スタメン機会が減っても、自らの役目を全うしようとする海野の姿勢を首脳陣も感じ取っていた。「(今春の)キャンプの時に比べても毎月毎月、プレーに対して、一球に対して、去年とは明らかに違う部分は見えます。ピッチャーのいいところを引き出そうという思いはすごく出ているんじゃないかなと思います」。そう語ったのは細川亨バッテリーコーチだ。
山本祐の離脱が痛いことは間違いない。一方で、海野にとって好機であることもまた然りだ。細川コーチが期待したのは、今後の海野の「姿」だった。

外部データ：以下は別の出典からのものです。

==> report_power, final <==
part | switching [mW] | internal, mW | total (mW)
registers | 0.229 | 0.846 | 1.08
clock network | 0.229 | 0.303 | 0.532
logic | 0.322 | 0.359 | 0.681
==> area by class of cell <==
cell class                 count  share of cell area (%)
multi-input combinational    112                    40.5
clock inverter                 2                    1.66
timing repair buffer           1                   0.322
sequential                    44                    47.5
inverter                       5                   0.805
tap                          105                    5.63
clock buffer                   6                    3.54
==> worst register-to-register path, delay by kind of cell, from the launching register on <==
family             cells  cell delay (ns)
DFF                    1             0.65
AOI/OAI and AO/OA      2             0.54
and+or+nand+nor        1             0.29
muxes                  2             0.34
## config.mk

```make
export PLATFORM = sky130hd
export DESIGN_NAME = mc14500b_sequencer
export DESIGN_NICKNAME = d
export VERILOG_FILES = /design/src/rtl/mc14500b_sequencer.sv
export SDC_FILE = /design/constraint.sdc
export NUM_CORES = 1
export LEC_CHECK = 0
export ABC_CLOCK_PERIOD_IN_PS = 4350
export BUFFER_PORTS_ARGS = -buffer_cell sky130_fd_sc_hd__buf_2
export CORE_ASPECT_RATIO = 0.7
export CORE_UTILIZATION = 31
export DETAILED_ROUTE_END_ITERATION = 10
export SLEW_MARGIN = 20
export SYNTH_ARGS = -nofsm -noshare
export SYNTH_HDL_FRONTEND = slang
export SYNTH_SLANG_ARGS = --single-unit
```

## constraint.sdc

```tcl
create_clock -name clk -period 4.35 [get_ports clk]
set_clock_uncertainty 0.2 [all_clocks]
set_input_delay 0.435 -clock clk [delete_from_list [all_inputs] [get_ports clk]]
set_output_delay 0.435 -clock clk [all_outputs]
set_load 0.05 [all_outputs]
```

## src/rtl/mc14500b_sequencer.sv

```systemverilog
// mc14500b_sequencer
//   Program sequencer for the MC14500B ICU. It holds the program counter,
//   addresses the program ROM and presents the fetched word to the core. It
//   also reacts to the core's JMP/RTN/FLG0/FLGF flags: jumps, calls through a
//   hardware return stack, returns, and halt on NOPF.
//
//   Optional feature: MC14500B_SEQ_HALT_EN
//     defined   - FLGF enters HALT; a run pulse resumes.
//     undefined - FLGF is treated as a plain instruction; never halts.
//
// Ports
//   clk, rst        clock; asynchronous active-high reset
//   run             leave HALT on the following edge
//   rom_addr        ROM address (== pc)
//   rom_data        ROM word: [3:0] opcode, [PC_W+3:4] operand
//   instr, operand  fetched opcode / operand forwarded to the ICU
//   icu_en          ICU clock enable (0 while halted)
//   jmp, rtn,       ICU flag outputs for the current instruction
//   flg0, flgf
//   pc              program counter
//   depth           return-stack occupancy, 0..DEPTH
//   halted          1 while in HALT
//   stack_err       sticky stack overflow/underflow flag

module mc14500b_sequencer #(
    parameter int PC_W  = 8,
    parameter int DEPTH = 4
) (
    input  logic             clk,
    input  logic             rst,
    input  logic             run,
    output logic [PC_W-1:0]  rom_addr,
    input  logic [PC_W+3:0]  rom_data,
    output logic [3:0]       instr,
    output logic [PC_W-1:0]  operand,
    output logic             icu_en,
    input  logic             jmp,
    input  logic             rtn,
    input  logic             flg0,
    input  logic             flgf,
    output logic [PC_W-1:0]  pc,
    output logic [4:0]       depth,
    output logic             halted,
    output logic             stack_err
);

    localparam int         IDX_W   = (DEPTH > 1) ? $clog2(DEPTH) : 1;
    localparam logic [4:0] DEPTH_L = 5'(DEPTH);

    logic [PC_W-1:0]  pc_q, pc_d, pc_inc;
    logic [4:0]       depth_q, depth_d;
    logic             arm_q, arm_d;
    logic             err_q, err_d;
    logic             push_en;
    logic [IDX_W-1:0] push_idx, pop_idx;
    logic [PC_W-1:0]  stack_q [DEPTH];

`ifdef MC14500B_SEQ_HALT_EN
    typedef enum logic {S_RUN, S_HALT} state_t;
    state_t state_q, state_d;
`else
    logic unused_inputs;
    assign unused_inputs = run ^ flgf;
`endif

    assign instr    = rom_data[3:0];
    assign operand  = rom_data[PC_W+3:4];
    assign rom_addr = pc_q;
    assign pc       = pc_q;
    assign depth    = depth_q;
    assign stack_err = err_q;
    assign pc_inc   = pc_q + PC_W'(1);
    // Push lands in the first free slot; pop reads the top entry.
    assign push_idx = depth_q[IDX_W-1:0];
    assign pop_idx  = IDX_W'(depth_q - 5'd1);

`ifdef MC14500B_SEQ_HALT_EN
    assign halted = (state_q == S_HALT);
`else
    assign halted = 1'b0;
`endif
    assign icu_en = ~halted;

    always_ff @(posedge clk or posedge rst) begin
        if (rst) begin
            pc_q    <= '0;
            depth_q <= '0;
            arm_q   <= 1'b0;
            err_q   <= 1'b0;
`ifdef MC14500B_SEQ_HALT_EN
            state_q <= S_RUN;
`endif
        end else begin
            pc_q    <= pc_d;
            depth_q <= depth_d;
            arm_q   <= arm_d;
            err_q   <= err_d;
`ifdef MC14500B_SEQ_HALT_EN
            state_q <= state_d;
`endif
        end
    end

    // Stack storage needs no reset: depth alone defines the valid entries.
    always_ff @(posedge clk) begin
        if (push_en) begin
            stack_q[push_idx] <= pc_inc;
        end
    end

    always_comb begin
        pc_d    = pc_q;
        depth_d = depth_q;
        arm_d   = arm_q;
        err_d   = err_q;
        push_en = 1'b0;
`ifdef MC14500B_SEQ_HALT_EN
        state_d = state_q;
        // HALT and FLGF head the priority chain; the else below joins the
        // flag chain that is shared with the build without halt support.
        if (state_q == S_HALT) begin
            if (run) begin
                state_d = S_RUN;
            end
        end else if (flgf) begin
            pc_d    = pc_inc;
            arm_d   = 1'b0;
            state_d = S_HALT;
        end else
`endif
        if (jmp) begin
            pc_d = operand;
            // A NOPO directly before this JMP makes it a call.
            if (arm_q) begin
                if (depth_q < DEPTH_L) begin
                    push_en = 1'b1;
                    depth_d = depth_q + 5'd1;
                end else begin
                    err_d = 1'b1;
                end
            end
            arm_d = 1'b0;
        end else if (rtn) begin
            if (depth_q != 5'd0) begin
                pc_d    = stack_q[pop_idx];
                depth_d = depth_q - 5'd1;
            end else begin
                pc_d  = '0;
                err_d = 1'b1;
            end
            arm_d = 1'b0;
        end else if (flg0) begin
            pc_d  = pc_inc;
            arm_d = 1'b1;
        end else begin
            pc_d  = pc_inc;
            arm_d = 1'b0;
        end
    end

endmodule

```

# After elaboration in Yosys (flattened, before gate mapping)
# Memory sizes are Yosys's and may differ from the RTL's.
# Index checks and enable logic that the tools add are counted.
[classes] eq_ne=4 n_reduce_logical=5 magnitude_cmp=1 add_sub_neg=3 muxes=21
[op_table] cell="5-bit 2-to-1 mux" n=5
[op_table] cell="8-bit 2-to-1 mux" n=3
[op_table] cell="1-bit 2-to-1 mux" n=13
[op_table] cell="8-bit by 1-bit adder with 8-bit output (second input constant)" n=1
[op_table] cell="4-bit AND reduction" n=2
[op_table] cell="5-bit by 1-bit adder with 5-bit output (second input constant)" n=1
[op_table] cell="5-bit by 3-bit < comparator with 1-bit output (second input constant)" n=1
[op_table] cell="5-bit nonzero test" n=1
[op_table] cell="5-bit by 1-bit subtractor with 5-bit output (second input constant)" n=1
[op_table] cell="2-bit by 1-bit != test with 1-bit output (second input constant)" n=2
[op_table] cell="2-bit != test (second input constant)" n=2
[op_table] cell="2-bit nonzero test" n=2
[totals] out_inout_bits=36 reg_bits=15 ramBits=32 memories=1 input_bits=19
[mem_list] name="stack_q" depth=4 width=8 read_ports=1 rd_ports_with_merged_regs=0 wr=1 line="56" source="logic [PC_W-1:0] stack_q [DEPTH];"

# Logic depth before layout (Yosys ltp)
[logic_depth] ltp_word=6 mapped_depth=8

# Worst setup path before layout
# Ideal clock, no wire load.
[synth_path] path_kind="register to register" start="register depth_q[0] (netlist: depth[0])" end="register pc_q[5] (netlist: pc[5])" required_time_ps=4032 synth_period_minus_slack_ps=2735 n_path_buf=2 setup_time_ps=118 path_stages_with_launch=8 path_slack_ps=1615 t_arrival_ps=2417 path_cell_list="dfrtp_1 buf_2 inv_1 ha_1 clkbuf_1 mux4_2 a22o_1 a21o_1"
[synth_between] elab_chain_cells=5
[synth_lines] item="start, declared" line="51" source="logic [4:0] depth_q, depth_d;"
[synth_lines] item="start signal, assigned" line="95" source="depth_q <= depth_d;"
[synth_lines] item="5-bit by 1-bit subtractor with 5-bit output"
[synth_lines] item="memory 4 x 8 bit"
[synth_lines] item="8-bit 2-to-1 mux (*)" line="144" source="if (depth_q != 5'd0) begin"
[synth_lines] item="8-bit 2-to-1 mux (*)" line="143" source="end else if (rtn) begin"
[synth_lines] item="8-bit 2-to-1 mux (*)" line="131" source="if (jmp) begin"
[synth_lines] item="net pc_d[5]" line="50" source="logic [PC_W-1:0] pc_q, pc_d, pc_inc;"
[synth_lines] item="end signal, assigned" line="94" source="pc_q <= pc_d;"
[synth_lines] item="end, declared" line="50"
# The timed path passes the listed nets; every way through them passes the cells marked *.
# A chain may end at the register's enable or synchronous reset.

# Worst setup path after layout
[layout_path] start="register depth_q[0] (netlist: depth[0])" end="memory stack_q[0][5], enable pin"
[layout_between] elab_chain_cells=6
[layout_lines] item="5-bit by 3-bit < comparator with 1-bit output" line="135" source="if (depth_q < DEPTH_L) begin"
[layout_lines] item="1-bit 2-to-1 mux" line="135"
[layout_lines] item="1-bit 2-to-1 mux" line="134" source="if (arm_q) begin"
[layout_lines] item="1-bit 2-to-1 mux" line="131"
[layout_lines] item="1-bit 2-to-1 mux" line="106" source="if (push_en) begin"
[layout_lines] item="1-bit 2-to-1 mux (implied by the code)" line="107" source="stack_q[push_idx] <= pc_inc;"
[layout_lines] item="end, declared" line="56"
# Parallel ways exist; a longest one is shown, timed or not.

==> summary.md <==
| Metric | Value |
|---|---|
| Nets@finish | `204` |
| Yosys cell types | `34` |
| Share of layout cells above drive strength 1 | `33.15%` |
| GPL Wtd Cong | `0.6700` |
| Compound-Gate Fraction of Synth Area | `6.727%` |
| Post-synthesis average cell area | `14.01 um2` |
| CP max FO | `14` |
| Synth Area in XOR/XNOR | `3.957%` |
| Largest family of logic cells by synthesized area | `buffers and inverters` |
| Largest net degree at the start of global routing | `21` |
| Run status | `completed` |
| Post-DP HPWL | `2.912 mm` |
| DRT antenna net count | `0` |
| H-tree levels | `2` |
| Die area | `0.007487 mm2` |
| Initial core utilization | `32.46%` |
| Crit Path Class | `flop to flop` |
| NetSw | `0.6495 mW` |
| Clk buf depth | `2` |
| Die Y | `72.70 um` |
| Mapped cell area | `0.002213 mm2` |
| DR vias | `1231` |
| Final min period | `2915 ps` |
| GR Overflow Total | `0` |
| Multiplexer area fraction after synthesis | `8.649%` |
| 1st-iter DRT viols | `20` |
| Antenna Cells | `0` |
| Crit end category | `flop` |
| CTS buffer count | `5` |
| Core ar. | `0.006819 mm2` |
| Logic gate share of total power | `42.3%` |
| Simple-gate area share of the yosys netlist | `7.631%` |
| FF+latch count, synth | `47` |
| Rel. slew slack | `48.59%` |
| First-pass GRT wire length | `6.348 mm` |
| Pre-CTS setup slack | `1395 ps` |
| Adder-Cell Fraction of Synth Area | `2.826%` |
| Pwr dens | `635.0 mW/mm2` |
| Total GRT Usage | `12.00%` |
| Design Power | `1.545 mW` |
| Clock transition at the registers of the reported paths | `80 ps` |
| Clk Latency, worst-skew pair | `290 ps` |
| Crit path DAT | `2640 ps` |
| DRT Wirelength | `4.031 mm` |
| Area grow syn2layout | `9.949%` |
| Drt first pass iters | `4` |
| Unrepaired setup endpoints after global routing | `false` |
| Residual DRC count | `0` |
| Post-synth EDFFs | `32` |
| Detail-routed via count per cell | `4.476` |
| Sw Share | `42.03%` |
| Syn Nets | `182` |
| CTS tree | `yes` |
| Async S/R FF share, synth | `31.91%` |
| Clk root buf | `clkbuf_8` |
| Initial antenna violation count | `0` |
| P_int | `0.8957 mW` |
| Peak Freq | `343.1 MHz` |
| Crit path launch type | `flop` |
| # Max-Cap Violations | `0` |
| Power share of the clock group | `16.0%` |
| CTS Hold Bufs | `0` |
| Post-CTS Setup Bufs | `0` |
| Post-cts resize count | `0` |
| Final worst slack | `1435 ps` |
| IO Port Bufs | `42` |
| Worst VDD drop | `0.2016 mV` |
| Clock tree sinks | `47` |
| Final setup violation count | `0` |
| Fin. Hold Viols | `0` |
| Worst-margin pin slew | `768.4 ps` |
| Die Span X | `103.0 um` |
| Fin. max-slew vios | `0` |
| Ports | `55` |
| Crit share post-route | `67.00%` |
| Row cnt | `25` |
| Number of global-route vias before repair | `1226` |
| Leak Pwr | `0.9729 nW` |
| Worst EP required | `4070 ps` |
| Flop pwr share | `41.7%` |
| Average wire per standard cell | `14.66 um` |
| Sequential share of the synthesized area | `60.37%` |
| Syn Inst Count | `158` |
| Setup TNS | `0 ps` |
| Ys flop type | `edfxtp_1` |
| Synth warn | `0` |
| Worst hold path type | `input port to async pin` |
state kept, by name, indices dropped and copies added, names as in the netlist:
register	count
arm_q	1
depth	5
pc	8
stack_err	1
stack_q	32
placed cells by master (no fill, tap or decap):
| cell type | count |
|---|---|
| buf_2 | 42 |
| edfxtp_1 | 32 |
| dfrtp_1 | 15 |
| nand2_1 | 10 |
| xnor2_1 | 9 |
| mux4_2 | 8 |
| inv_1 | 6 |
| nand3_1 | 5 |
| ha_1 | 5 |
| clkbuf_8 | 5 |
| and2_1 | 4 |
| and3_1 | 3 |
| nor2_1 | 3 |
| a22o_1 | 3 |
| a21o_1 | 3 |
| o21ai_0 | 3 |
| clkbuf_1 | 3 |
| a22oi_1 | 2 |
| nor2b_1 | 2 |
| a311oi_1 | 2 |
| a21oi_1 | 2 |
| a31oi_1 | 2 |
| conb_1 | 2 |
| nor3_1 | 1 |
| or4b_1 | 1 |
| and2b_2 | 1 |
| a32o_2 | 1 |
| mux2_2 | 1 |
| nand4_1 | 1 |
| o41ai_1 | 1 |
| xor2_1 | 1 |
| and2_4 | 1 |
| o31a_2 | 1 |
cell usage after synthesis (2+ instances only):
library cell | number | share of area, %
edfxtp_1 | 32 | 43
and3_1 | 3 | 0.85
conb_1 | 2 | 0.34
and2_1 | 4 | 1.1
buf_2 | 3 | 0.68
mux4_2 | 8 | 8.1
a311oi_1 | 2 | 0.79
inv_1 | 6 | 1.0
nor2b_1 | 2 | 0.57
buf_4 | 22 | 7.5
a22o_1 | 3 | 1.2
a31oi_1 | 2 | 0.57
dfrtp_1 | 15 | 17
a21o_1 | 3 | 1.0
a22oi_1 | 2 | 0.68
a21oi_1 | 2 | 0.45
nand2_1 | 10 | 1.7
o21ai_0 | 3 | 0.68
ha_1 | 5 | 2.8
nor2_1 | 3 | 0.51
nand3_1 | 5 | 1.1
xnor2_1 | 9 | 3.6
cell type report:
cell class | count | area [um2]
flip-flops and latches | 47 | 1336
inverters | 6 | 22.52
well taps | 94 | 117.6
fillers | 701 | 4385
repair buffers | 42 | 210.2
clock buffers | 8 | 80.08
multi-input cells | 78 | 666.9
stage by stage:
stage          hold WS, ps  instances  utilization [%]  cell area (um2)
6_report             1.278        275            35.69             2434
3_3_place_gp         272.2        267            34.51             2354
4_1_cts              17.86        275            35.69             2434
5_1_grt              42.50        275            35.69             2434
2_1_floorplan        136.5        158                -             2213
3_5_place_dp         267.6        267            34.51             2354
routing by layer:
layer,track usage [%],part of all wire [%]
met3,4.119,4.5
met4,4.382,0.47
met1,15.15,47
met5,0,0
met2,19.19,48
power by group through the flow:
| stage | sequential, mW | clock [mW] | combinational [mW] |
|---|---|---|---|
| floorplan | 0.764 | 0 | 0.443 |
| global placement | 0.656 | 0 | 0.645 |
| detailed placement | 0.657 | 0 | 0.658 |
| CTS | 0.647 | 0.260 | 0.659 |
| global route | 0.661 | 0.274 | 0.703 |
| finish | 0.644 | 0.247 | 0.654 |
critical path, cell delays in order (launching register included):
cell and delay [ps]:
dfrtp_1 640, inv_1 230, ha_1 250, or4b_1 580, nor2_1 640
path summary, 6_finish.rpt:
kind                           start            end  slack (ps)  cells past startpoint
hold / removal                   rst          pc[0]           1                      2
setup / recovery            depth[0]  stack_q[0][5]        1440                      4
setup reg to reg            depth[0]  stack_q[0][5]        1440                      4
min in group clk                flg0          arm_q         140                      2
hold reg to reg            stack_err      stack_err         290                      2
max in group asynchronous        rst          pc[5]        3550                      2
cell families after synthesis:
family | after synthesis
AOI/OAI and AO/OA | 20
xor gates and xnor gates | 10
adders and majority gates | 5
buffers and inverters | 33
DFF | 47
muxes | 9
other | 2
and+or+nand+nor | 32
No activity file was read; power rests on OpenSTA's default activity.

「大チャンスだと思いますし、それをものにするという気持ちでやってもらわないと。そこで普通に『俺が出られる』という姿勢じゃ、ちょっと違うと思うので。ピッチャー陣の信頼、チームの信頼をどれだけつかめるかどうか。『俺が正捕手としてやるんだ』という態度になると思いますし、これからプレーに現れると思うので。その思いを前面に出してほしいですね」
上昇気流に乗り始めたチームにとってショッキングな山本祐の離脱を、どうやって乗り越えていくか。海野の肩にかかる重圧は間違いなく大きくなる。それを力に変える強さを、海野隆司は間違いなく持っている。